File: config.mk
export PLATFORM = sky130hd
export DESIGN_NAME = rom_top
export DESIGN_NICKNAME = d
export VERILOG_FILES = /design/src/source/rom_pkg.sv /design/src/source/rom_slot_if.sv /design/src/source/rom_top.sv /design/src/source/rom_dwnld.sv /design/src/source/sdram_arbiter.sv /design/src/source/rom_slot.sv
export SDC_FILE = /design/constraint.sdc
export NUM_CORES = 1
export LEC_CHECK = 0
export ABC_AREA = 1
export BUFFER_PORTS_ARGS = -buffer_cell sky130_fd_sc_hd__buf_2
export CAP_MARGIN = 20
export CORE_ASPECT_RATIO = 0.6
export CORE_MARGIN = 3
export CORE_UTILIZATION = 45
export CTS_CLUSTER_SIZE = 12
export DETAILED_ROUTE_END_ITERATION = 12
export PLACE_DENSITY = 0.78
export SLEW_MARGIN = 20
export SYNTH_ARGS = -nofsm -noshare
export SYNTH_HDL_FRONTEND = slang
export SYNTH_SLANG_ARGS = --single-unit
File: constraint.sdc
create_clock -name clk -period 2.2 [get_ports clk]
set_input_delay 0.22 -clock clk [delete_from_list [all_inputs] [get_ports clk]]
set_output_delay 0.22 -clock clk [all_outputs]
set_load 0.005 [all_outputs]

What to produce —
The lines of the data, from the first through the one containing "export DESIGN_NICKNAME = d", are to be transcribed exactly.

Written answer —
File: config.mk
export PLATFORM = sky130hd
export DESIGN_NAME = rom_top
export DESIGN_NICKNAME = d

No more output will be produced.